Well, the words of the Course in a sense are the notes of that song, leading us back home. You could say they are “Love Notes” from Jesus to us, and as such, they are the closest thing we have to a guidebook to Heaven. Yet ultimately, Jesus doesn’t really exist (as he said in the Text a few days ago), and neither does the Song (the Course). They are all there only to lead us back BEYOND them, to the place where individual words and things are meaningless, to the “place” beyond time and space and symbols, where only Love is real.
This was a long-winded and hopefully not too confusing way of reminding us not to get too much caught up and hung up on words and language here, and simplify this to what it’s really all about, which is the return to Love.
In other words, as the Course says, not to confuse “Form” and “Content.” The Form would be the words/symbols that the Course uses to help bring us back Home. The Content is the Perfect Love that inspired it all, and which transcends it all. It is that which we are seeking — the experience of Perfect Love, of Perfect Oneness — and not mere words and theology.

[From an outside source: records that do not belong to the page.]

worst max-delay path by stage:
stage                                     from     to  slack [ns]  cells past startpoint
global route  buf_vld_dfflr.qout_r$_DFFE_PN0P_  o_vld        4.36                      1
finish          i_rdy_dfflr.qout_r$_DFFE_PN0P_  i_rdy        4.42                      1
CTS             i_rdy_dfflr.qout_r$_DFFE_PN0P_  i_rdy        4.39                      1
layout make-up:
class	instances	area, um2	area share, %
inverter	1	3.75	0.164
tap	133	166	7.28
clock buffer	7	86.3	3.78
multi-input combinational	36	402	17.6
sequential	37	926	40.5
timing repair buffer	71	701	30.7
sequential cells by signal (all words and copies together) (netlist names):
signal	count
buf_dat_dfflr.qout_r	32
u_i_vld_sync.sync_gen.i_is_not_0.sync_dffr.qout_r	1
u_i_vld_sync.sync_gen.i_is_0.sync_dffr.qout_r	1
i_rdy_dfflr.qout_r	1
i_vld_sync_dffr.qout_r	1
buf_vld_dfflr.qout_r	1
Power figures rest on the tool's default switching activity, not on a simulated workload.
===== ./config.mk =====
export PLATFORM = sky130hd
export DESIGN_NAME = SystolicArrayWS
export DESIGN_NICKNAME = SystolicArrayWS
export VERILOG_FILES = /design/flow/design.v
export SDC_FILE = /design/flow/constraint.sdc
export NUM_CORES = 4
export LEC_CHECK = 1
export CORE_UTILIZATION = 30

===== ./constraint.sdc =====
current_design SystolicArrayWS

set clk_period 10.5
set clk_io_pct 0.2

create_clock -name clk0 -period $clk_period [get_ports {clk}]

set non_clock_inputs [all_inputs -no_clocks]
set_input_delay [expr $clk_period * $clk_io_pct] -clock clk0 $non_clock_inputs
set_output_delay [expr $clk_period * $clk_io_pct] -clock clk0 [all_outputs]

===== ./design.v =====
module ProcessingElementWS #(
    parameter WORDWIDTH = 8   
) (
    input clk,       
    input reset_n,   
    input mode,      
    input                    enable_in,
    input  [WORDWIDTH-1:0]   w_in,
    input  [WORDWIDTH-1:0]   a_in,
    input  [WORDWIDTH*4-1:0] ps_in,
    output                   enable_out,
    output [WORDWIDTH-1:0]   w_out,
    output [WORDWIDTH-1:0]   a_out,
    output [WORDWIDTH*4-1:0] ps_out
);
localparam MODE_WL = 1'b0;
localparam MODE_PS = 1'b1;
reg enable_out_reg;
reg [WORDWIDTH*2-1:0] weight;
reg [WORDWIDTH-1:0]   activation;
reg [WORDWIDTH*4-1:0] partial_sum;
assign enable_out = enable_out_reg;
assign w_out = weight[WORDWIDTH*2-1:WORDWIDTH];
assign a_out = activation;
assign ps_out = partial_sum;
always @(posedge clk or negedge reset_n) begin : PSUM_CALC
    if (reset_n == 1'b0) begin
        weight <= 0;
        activation <= 0;
        partial_sum <= 0;
        enable_out_reg <= 0;
    end 
    else begin
        if (mode == MODE_WL) begin
            weight[WORDWIDTH*2-1:0] <= {weight[WORDWIDTH-1:0], w_in};
        end
        else if (mode == MODE_PS && enable_in == 1'b1) begin
            activation <= a_in;
            partial_sum <= ps_in + (weight[WORDWIDTH-1:0] * a_in);
            enable_out_reg <= 1'b1;
        end
    end
end
endmodule
module SystolicArrayWS #(
    parameter ARRWIDTH  = 8,
    parameter ARRHEIGHT = 8,
    parameter WORDWIDTH = 8
) (
    input clk,       
    input reset_n,   
    input mode,      
    input [WORDWIDTH * ARRWIDTH - 1:0] w_in_vec,     
    input [WORDWIDTH * ARRHEIGHT - 1:0] a_in_vec,    
    output [WORDWIDTH*4*ARRWIDTH - 1:0] ps_out_vec   
);
localparam MODE_WL = 1'b0;
localparam MODE_PS = 1'b1;
wire [WORDWIDTH-1:0] w_in [0:ARRWIDTH-1];
wire [WORDWIDTH-1:0] a_in [0:ARRHEIGHT-1];
wire [WORDWIDTH*4-1:0] ps_out [0:ARRWIDTH-1];
genvar w_in_idx;
genvar a_in_idx;
genvar ps_out_idx;
generate
    for (w_in_idx = 0; w_in_idx < ARRWIDTH; w_in_idx = w_in_idx+1) begin
        assign w_in[w_in_idx] = w_in_vec[(w_in_idx+1)*WORDWIDTH - 1 : w_in_idx * WORDWIDTH];
    end
    for (a_in_idx = 0; a_in_idx < ARRHEIGHT; a_in_idx = a_in_idx+1) begin
        assign a_in[a_in_idx] = a_in_vec[(a_in_idx+1)*WORDWIDTH - 1 : a_in_idx * WORDWIDTH];
    end
    for (ps_out_idx = 0; ps_out_idx < ARRWIDTH; ps_out_idx = ps_out_idx+1) begin
        assign ps_out_vec[(ps_out_idx+1)*WORDWIDTH*4 - 1 : ps_out_idx*WORDWIDTH*4] = ps_out[ps_out_idx];
    end
endgenerate
wire                 act_fifo_enable;                    
wire [WORDWIDTH-1:0] act_fifo_in      [0:ARRHEIGHT-1];   
wire [WORDWIDTH-1:0] act_fifo_out     [0:ARRHEIGHT-1];   
genvar act_fifo_idx;
generate
    for (act_fifo_idx = 0; act_fifo_idx < ARRHEIGHT; act_fifo_idx = act_fifo_idx+1) begin
        assign act_fifo_out[act_fifo_idx] = act_fifo_in[act_fifo_idx];
        assign act_fifo_in[act_fifo_idx]  = a_in[act_fifo_idx];
    end
endgenerate
wire                   ps_fifo_enable;                    
wire [WORDWIDTH*4-1:0] ps_fifo_in      [0:ARRWIDTH-1];   
wire [WORDWIDTH*4-1:0] ps_fifo_out     [0:ARRWIDTH-1];   
genvar ps_fifo_idx;
generate
    for (ps_fifo_idx = 0; ps_fifo_idx < ARRWIDTH; ps_fifo_idx = ps_fifo_idx+1) begin
        assign ps_fifo_out[ps_fifo_idx] = ps_fifo_in[ps_fifo_idx];
        assign ps_out[ps_fifo_idx] = ps_fifo_out[ps_fifo_idx];
    end
endgenerate
wire pe_mode;      
wire arr_enable;   
wire                   pe_enable_in  [0:ARRHEIGHT*ARRWIDTH-1];   
wire [WORDWIDTH-1:0]   pe_weight_in  [0:ARRHEIGHT*ARRWIDTH-1];   
wire [WORDWIDTH-1:0]   pe_act_in     [0:ARRHEIGHT*ARRWIDTH-1];   
wire [WORDWIDTH*4-1:0] pe_ps_in      [0:ARRHEIGHT*ARRWIDTH-1];   
wire                   pe_enable_out [0:ARRHEIGHT*ARRWIDTH-1];   
wire [WORDWIDTH-1:0]   pe_act_out    [0:ARRHEIGHT*ARRWIDTH-1];   
wire [WORDWIDTH-1:0]   pe_weight_out [0:ARRHEIGHT*ARRWIDTH-1];   
wire [WORDWIDTH*4-1:0] pe_ps_out     [0:ARRHEIGHT*ARRWIDTH-1];   
reg  [WORDWIDTH*4-1:0] global_ps_in;   
genvar pe_idx;
genvar cidx;
genvar ridx;
generate
    for (pe_idx = 0; pe_idx < ARRWIDTH * ARRHEIGHT; pe_idx = pe_idx+1) begin
        ProcessingElementWS #(
            .WORDWIDTH(WORDWIDTH)
        ) pe_arr (
            .clk(clk),
            .reset_n(reset_n),
            .mode(pe_mode),
            .enable_in(pe_enable_in[pe_idx]),
            .w_in(pe_weight_in[pe_idx]),
            .a_in(pe_act_in[pe_idx]),
            .ps_in(pe_ps_in[pe_idx]),
            .enable_out(pe_enable_out[pe_idx]),
            .w_out(pe_weight_out[pe_idx]),
            .a_out(pe_act_out[pe_idx]),
            .ps_out(pe_ps_out[pe_idx])
        );
    end
    assign pe_act_in[0]    = act_fifo_out[0];   
    assign pe_enable_in[0] = arr_enable;        
    for (ridx = 1; ridx < ARRHEIGHT; ridx = ridx+1) begin
        assign pe_act_in[ridx * ARRWIDTH]   = act_fifo_out[ridx];                    
        assign pe_enable_in[ridx * ARRWIDTH] = pe_enable_out[(ridx-1) * ARRWIDTH];   
    end
    for (cidx = 0; cidx < ARRWIDTH; cidx = cidx+1) begin
        assign ps_fifo_in[cidx] = pe_ps_out[ARRWIDTH * (ARRHEIGHT-1) + cidx];   
        assign pe_ps_in[cidx] = global_ps_in;
        assign pe_weight_in[cidx] = w_in[cidx];
    end
    for (cidx = 1; cidx < ARRWIDTH; cidx = cidx+1) begin        
        for (ridx = 0; ridx < ARRHEIGHT; ridx = ridx+1) begin   
            assign pe_act_in[ridx * ARRWIDTH + cidx]    = pe_act_out[ridx * ARRWIDTH + cidx - 1];      
            assign pe_enable_in[ridx * ARRWIDTH + cidx] = pe_enable_out[ridx * ARRWIDTH + cidx - 1];   
        end
    end
    for (cidx = 0; cidx < ARRWIDTH; cidx = cidx+1) begin        
        for (ridx = 1; ridx < ARRHEIGHT; ridx = ridx+1) begin   
            assign pe_weight_in[ridx * ARRWIDTH + cidx] = pe_weight_out[(ridx-1) * ARRWIDTH + cidx];   
            assign pe_ps_in[ridx * ARRWIDTH + cidx]     = pe_ps_out[(ridx-1) * ARRWIDTH + cidx];       
        end
    end
endgenerate
wire enable;
assign enable = mode;
assign act_fifo_enable = enable;
assign ps_fifo_enable = enable;
assign arr_enable = enable;
assign pe_mode = mode;
always @(posedge clk or negedge reset_n) begin : SA_MAIN
    if (reset_n == 1'b0) begin
        global_ps_in <= 0;
    end
end
endmodule
module ShiftRegister #(
    parameter SIZ = 8,
    parameter WORDWIDTH = 8
) (
    input                  clk,       
    input                  reset_n,   
    input                  enable,    
    input  [WORDWIDTH-1:0] in,        
    output [WORDWIDTH-1:0] out        
);
reg [WORDWIDTH*(SIZ+1)-1:0] container;
assign out = container[WORDWIDTH*(SIZ+1)-1:WORDWIDTH*SIZ];   
always @(posedge clk or negedge reset_n) begin
    if (reset_n == 1'b0) begin
        container <= 0;
    end 
    else begin
        if (enable == 1'b1) begin
            container[WORDWIDTH*(SIZ+1)-1:0] <= {container[WORDWIDTH*SIZ-1:0], in};
        end
    end
end
endmodule

===== ./run.sh =====
#!/bin/bash
# OpenROAD 26Q1-2900-gdf79404cd8, Yosys 0.63+post, stock flow scripts
make -C /OpenROAD-flow-scripts/flow DESIGN_CONFIG=/design/flow/config.mk WORK_HOME=/design/flow/orfs finish

==> results.txt <==
Update from the flow run.

The OpenROAD report gives the critical path a required time of roughly 11000 ps. The number of flip-flops and latches in the synthesized netlist is 2670. The number of non-filler instances in the completed layout is a little over 40000. Per the OpenROAD floorplan log, the area of the die is between 800000 and 900000 um2. For this run, the detailed router reports a per-instance via density of approximately 4.7.

The async set or reset register ratio after synthesis is 1.000. The number of iterations in the first detailed-routing pass is 6. Setup repair after global routing left no endpoint under its margin.

The overflow left after global routing is 0. Hold repair after CTS inserted 0 buffers. Signal nets in the final route climb as high as met5. The largest net degree at the start of global routing is between 100 and 150. Counting along the longest clock path gives a buffer depth of 4. The number of setup buffers added after CTS is 0. The largest fanout of any net on the critical path is 9. In this build the clock could be raised as far as 131.9 MHz. After detailed routing, the total wire length is approximately 670 mm.

Between clock sinks in the finished design, the worst skew comes to between 70 and 80 ps. The number of global-route vias before repair came to between 150k and 200k. The flow ran to the end, and the final reports show no timing, DRC or antenna violations. The die is roughly 950 um wide. Per the final layout report, the fraction of cells sized above drive strength 1 comes to 0.04535.

STA on the placed design reports a worst setup slack of 1977 ps. The clock-pin slew of the registers on the worst-case setup and hold paths is approximately 60 ps. Clock tree synthesis inserted a total of roughly 330 buffers. The post-route utilization of the core is recorded as 0.3320. The final timing report counts setup violations totalling 0.

The synthesis-to-finish area growth is 10.35%. The final estimated routing congestion in global placement is around 0.9. The final timing report lists a max-slew violation count of 0. The quantity of I/O buffers inserted on ports is 314. In the final routed layout, each cell accounts on average for ~16 um. The number of DRC markers after the initial detailed-route iteration is 8721. Once detail routing completed, the nets flagged for antenna violations numbered 0. Post-CTS repair changed the size of 0 cells.

Looking at the clock tree report, the root buffer type is sky130_fd_sc_hd__clkbuf_16. The routed length on met3 is between 40 and 50 mm. The element type at the critical path start is an input pin. The path class of the tightest hold or removal check is reg2reg.

For reference, the post-synthesis area per instance comes to about 9.5 um2. The number of cells in the design after placement is between 30000 and 40000. The setup total negative slack is 0 ps. In this run the vertical extent of the chip is around 950 um. The number of cells in the yosys synthesis report is 28320. The most used flip-flop cell after synthesis is sky130_fd_sc_hd__dfrtp_1.

The worst setup path is captured at a register. The total count of hold-check failures in the final report is 0. The HPWL after detailed placement is ~540 mm. The register with the most flip-flops in the final layout is genblk6.pe_arr.partial_sum. In the post-route analysis, the smallest setup slack over all paths is ~3000 ps. The register with the most flip-flops in the layout has between 1000 and 1500 of them. Final hold analysis gives a worst-case slack of between 400 and 500 ps. Total global-route track usage over all layers is 0.1556. The arrival time reported for the critical path endpoint is between 8000 and 9000 ps. The cell area after synthesis is 268600 um2. Yosys printed 2 warnings.

Per the synthesis report, the number of distinct cell types is ~96. Looking at the setup timing report, the critical path kind is in2reg. Across all checked pins, the minimum headroom to the slew limit is 0.3663. In this run, synthesis inferred 0 flip-flops with an integrated enable. The post-route minimum period is around 7600 ps. Of the synthesized area, sequential elements account for 0.2488.

The routed wire length on met2 is slightly below 300 mm. The chip area in the Yosys report is around 270000 um2.

In the per-layer breakdown of the detailed-route log, met1 shows 313.8 mm. The finished cells cover 296400 um2. The I/O pin count is 387. The total area inside the core boundary comes to just under 900000 um2. The effective utilization at floorplan is 0.3009. The number of antenna violations at the first check in global routing was between 40 and 50.

The worst-margin pin slew is about 950 ps. The total tool warning count is roughly 120. The global-route wire length before repair is between 1000 and 1500 mm.

The number of sinks on the clock net is around 2700. The number of cell rows is 347. The largest registers in the layout are genblk6.pe_arr.partial_sum (1248), genblk6.pe_arr.weight (960), genblk6.pe_arr.activation (448).

The number of H-tree levels is 5. Detailed routing inserted a total of between 150k and 200k vias. The clock insertion delay at the later pin of the skew report is around 960 ps.

The CTS tree is done. The number of maximum-capacitance constraint violations is 0. The routed layout reports a DRC error count of 0. In the finished design, the share of the clock period the worst path needs comes to 0.7222.

The number of instances in the synthesized netlist is between 20000 and 30000. The area of placed instances is approximately 290000 um2.
[synthesized netlist by cell type (117+ instances only)]
| cell | instances | area, um2 |
|---|---|---|
| sky130_fd_sc_hd__a211oi_1 | 155 | 1164 |
| sky130_fd_sc_hd__a21o_1 | 524 | 3934 |
| sky130_fd_sc_hd__a21oi_1 | 1104 | 5525 |
| sky130_fd_sc_hd__and2_1 | 3244 | 20290 |
| sky130_fd_sc_hd__clkbuf_1 | 628 | 2357 |
| sky130_fd_sc_hd__dfrtp_1 | 2670 | 66810 |
| sky130_fd_sc_hd__fa_1 | 2360 | 47250 |
| sky130_fd_sc_hd__ha_1 | 3248 | 40640 |
| sky130_fd_sc_hd__inv_1 | 3632 | 13630 |
| sky130_fd_sc_hd__mux2_1 | 733 | 8254 |
| sky130_fd_sc_hd__mux2_2 | 520 | 5856 |
| sky130_fd_sc_hd__nand2_1 | 3379 | 12680 |
| sky130_fd_sc_hd__nand2b_1 | 117 | 732.0 |
| sky130_fd_sc_hd__nand3_1 | 192 | 960.9 |
| sky130_fd_sc_hd__nor2_1 | 551 | 2068 |
| sky130_fd_sc_hd__nor2b_1 | 139 | 869.6 |
| sky130_fd_sc_hd__nor3_1 | 260 | 1301 |
| sky130_fd_sc_hd__o21a_1 | 159 | 1194 |
| sky130_fd_sc_hd__o21ai_0 | 891 | 4459 |
| sky130_fd_sc_hd__o21ai_1 | 737 | 3689 |
| sky130_fd_sc_hd__o21bai_1 | 236 | 1772 |
| sky130_fd_sc_hd__xnor2_1 | 893 | 7821 |
| sky130_fd_sc_hd__xor2_1 | 715 | 6262 |
[metal layers]
layer,up-vias,GRT usage
met3,716,0.04149
li1,93050,-
met2,3308,0.2376
met5,-,0.001851
met1,92930,0.2305
met4,48,0.02765
[critical path, stage by stage]
cell and delay [ps]:
sky130_fd_sc_hd__clkdlybuf4s50_1 570, sky130_fd_sc_hd__and2_1 260, sky130_fd_sc_hd__fa_1 530, sky130_fd_sc_hd__inv_1 60, sky130_fd_sc_hd__fa_1 530, sky130_fd_sc_hd__inv_1 50, sky130_fd_sc_hd__fa_1 480, sky130_fd_sc_hd__inv_1 50
sky130_fd_sc_hd__fa_1 470, sky130_fd_sc_hd__inv_1 40, sky130_fd_sc_hd__ha_1 320, sky130_fd_sc_hd__or3_1 360, sky130_fd_sc_hd__a41oi_1 300, sky130_fd_sc_hd__xnor2_1 160, sky130_fd_sc_hd__ha_1 310, sky130_fd_sc_hd__a21oi_1 190
sky130_fd_sc_hd__o21ai_1 110, sky130_fd_sc_hd__a2111oi_1 510, sky130_fd_sc_hd__nor3b_1 140, sky130_fd_sc_hd__o21a_1 210, sky130_fd_sc_hd__o41ai_1 330, sky130_fd_sc_hd__xor2_1 200, sky130_fd_sc_hd__o21ai_1 70
[worst paths after layout]
check / start / to / slack (ps) / cells after the start
min in group asynchronous: reset_n / genblk6[51].pe_arr.weight[0]$_DFFE_PN0N_ / 1110 / 1
worst min register to register: genblk6[47].pe_arr.weight[8]$_DFFE_PN0N_ / genblk6[55].pe_arr.weight[0]$_DFFE_PN0N_ / 440 / 1
worst max register to register: genblk6[61].pe_arr.activation[3]$_DFFE_PN0P_ / genblk6[62].pe_arr.partial_sum[20]$_DFFE_PN0P_ / 3990 / 23
max in group asynchronous: reset_n / genblk6[47].pe_arr.partial_sum[14]$_DFFE_PN0P_ / 6690 / 5
worst min-delay path: genblk6[47].pe_arr.weight[8]$_DFFE_PN0N_ / genblk6[55].pe_arr.weight[0]$_DFFE_PN0N_ / 440 / 1
worst max-delay path: a_in_vec[10] / genblk6[8].pe_arr.partial_sum[15]$_DFFE_PN0P_ / 2920 / 23
[kinds of logic (layout without fill, tap and decap cells)]
| logic type | count (synthesis) | in the layout | synth area share |
|---|---|---|---|
| xor+xnor | 1608 | 1608 | 0.05244 |
| flops | 2670 | 2670 | 0.2488 |
| other cells | 1 | 101 | 0.00001396 |
| buf+inv | 4438 | 4716 | 0.06334 |
| mux | 1257 | 1257 | 0.05269 |
| simple gates | 8280 | 8280 | 0.1545 |
| fa+ha+maj | 5608 | 5608 | 0.3272 |
| compound gates | 4458 | 4458 | 0.1010 |
[final cells by class]
type	count	area, um2
diodes	29	72.57
clock buffers	441	9204
clock inverters	143	1921
fillers	89170	596300
inverters	3635	13640
multi-input cells	21280	185100
flip-flops and latches	2670	66810
well taps	11870	14850
repair buffers	497	4752
[layout by cell type, fill, tap and decap left out, drive strengths merged, types with 82 or more instances in the layout]
cell	count
mux2	1253
and2	3244
and3	109
a21oi	1105
nor3	260
nand2	3379
buf	185
o21a	159
inv	3656
nand2b	117
xnor2	893
nand4	82
fa	2360
a211oi	156
xor2	715
o21bai	236
o31ai	93
clkbuf	441
o21ai	1628
nor2	551
clkdlybuf4s50	312
a31oi	102
nand3	192
ha	3248
dfrtp	2670
a21o	524
nor2b	139
module Adder #(
    parameter WORD_WIDTH = 32
) (
    input [WORD_WIDTH-1:0] a,
    input [WORD_WIDTH-1:0] b,
    output cout,
    output [WORD_WIDTH-1:0] y
);
wire [WORD_WIDTH:0] carry;
assign carry[0] = 1'b0;
assign cout = carry[WORD_WIDTH];
genvar witer;
generate
    for (witer = 0; witer < WORD_WIDTH; witer = witer+1) begin: FADDERS
        FullAdder fadd(.a(a[witer]), .b(b[witer]), .Cin(carry[witer]), .s(y[witer]), .Cout(carry[witer+1]));
    end
endgenerate
endmodule
module FullAdder (
    input a,
    input b,
    input Cin,
    output s,
    output Cout
);
assign s = a ^ b ^ Cin;
assign Cout = (a & b) | (a & Cin) | (b & Cin);
endmodule
module AccumulatorUnit #(
    parameter WORD_WIDTH = 32,    
    parameter FIFO_CAP   = 2,   
    parameter PTR_WIDTH  = 1     
) (
    input clk,
    input reset_n,
    input w_enable,   
    input r_enable,   
    input a_enable,   
    input [WORD_WIDTH-1:0] d_in,   
    output full,    
    output empty,   
    output [WORD_WIDTH-1:0] d_out   
);
reg [WORD_WIDTH-1:0] psum;
wire overflow;   
wire [WORD_WIDTH-1:0] psum_out;
Adder #(.WORD_WIDTH(WORD_WIDTH)) adder_unit (
    .a(psum), .b(d_in), .cout(overflow), .y(psum_out)
);
always @(posedge clk or negedge reset_n) begin
    if (!reset_n) begin
        psum <= 0;
    end else begin
        psum <= a_enable ? psum_out : d_in;
    end
end
FIFO #(
    .WORD_WIDTH(WORD_WIDTH), .FIFO_CAP(FIFO_CAP), .PTR_WIDTH(PTR_WIDTH)
) fifo_unit (
    .clk(clk), .reset_n(reset_n),
    .w_enable(w_enable), .r_enable(r_enable),
    .d_in(psum),
    .full(full), .empty(empty),
    .d_out(d_out)
);
endmodule
[flow/run.sh]
#!/bin/bash
# OpenROAD 26Q1-2900-gdf79404cd8, Yosys 0.63+post, stock flow scripts
make -C /OpenROAD-flow-scripts/flow DESIGN_CONFIG=/design/flow/config.mk WORK_HOME=/design/flow/orfs finish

That said, the Course also tells us clearly that we’re really not seeking Love at this point, crazy as that sounds, but instead merely looking at all of the barriers we have built within ourselves to keep Love hidden from us. In other words, we have to understand what the Ego is, and recognize that even though it is no match for God, from our perspective it is really a force to be reckoned with, and one that we have allowed to “wreck” a lot in our lives because we haven’t reckoned it so much. (I reckon! : )
In other words, Jesus is really focusing a lot throughout the Course in all the little “scraps” that we have allowed to get in the way of our journey home. So let’s just remember that as we go through the motifs that have been introduced these past couple weeks…
Let’s start with: Atonement Without Sacrifice
“The innocence of God is the true state of the mind of His Son. In this state your mind knows God, for God is not symbolic; He is Fact. Knowing His Son as he is, you realise that the Atonement, not sacrifice, is the only appropriate gift for God’s altar, where nothing except perfection belongs. The understanding of the innocent is truth. That is why their altars are truly radiant.”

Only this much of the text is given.